`config.mk`:
```
export PLATFORM = sky130hd
export DESIGN_NAME = fifo_sync
export DESIGN_NICKNAME = d
export VERILOG_FILES = /design/src/rtl/fifo_pkg.sv /design/src/rtl/fifo_ram.sv /design/src/rtl/fifo_sync.sv
export SDC_FILE = /design/constraint.sdc
export NUM_CORES = 1
export LEC_CHECK = 0
export ABC_AREA = 1
export CORE_MARGIN = 2
export CORE_UTILIZATION = 36
export DETAILED_ROUTE_END_ITERATION = 10
export GPL_ROUTABILITY_DRIVEN = 0
export PLACE_DENSITY_LB_ADDON = 0.2
export SKIP_CTS_REPAIR_TIMING = 1
export SLEW_MARGIN = 0
export SYNTH_ARGS = -nofsm -noshare
export SYNTH_HDL_FRONTEND = slang
export SYNTH_SLANG_ARGS = --single-unit
```
`constraint.sdc`:
```
create_clock -name clk -period 5.2 [get_ports clk]
set_input_delay 0.52 -clock clk [delete_from_list [all_inputs] [get_ports clk]]
set_output_delay 0.52 -clock clk [all_outputs]
set_load 0.05 [all_outputs]
```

══════

All of the data needs to be printed once more, exactly.

`config.mk`:
```
export PLATFORM = sky130hd
export DESIGN_NAME = fifo_sync
export DESIGN_NICKNAME = d
export VERILOG_FILES = /design/src/rtl/fifo_pkg.sv /design/src/rtl/fifo_ram.sv /design/src/rtl/fifo_sync.sv
export SDC_FILE = /design/constraint.sdc
export NUM_CORES = 1
export LEC_CHECK = 0
export ABC_AREA = 1
export CORE_MARGIN = 2
export CORE_UTILIZATION = 36
export DETAILED_ROUTE_END_ITERATION = 10
export GPL_ROUTABILITY_DRIVEN = 0
export PLACE_DENSITY_LB_ADDON = 0.2
export SKIP_CTS_REPAIR_TIMING = 1
export SLEW_MARGIN = 0
export SYNTH_ARGS = -nofsm -noshare
export SYNTH_HDL_FRONTEND = slang
export SYNTH_SLANG_ARGS = --single-unit
```
`constraint.sdc`:
```
create_clock -name clk -period 5.2 [get_ports clk]
set_input_delay 0.52 -clock clk [delete_from_list [all_inputs] [get_ports clk]]
set_output_delay 0.52 -clock clk [all_outputs]
set_load 0.05 [all_outputs]
```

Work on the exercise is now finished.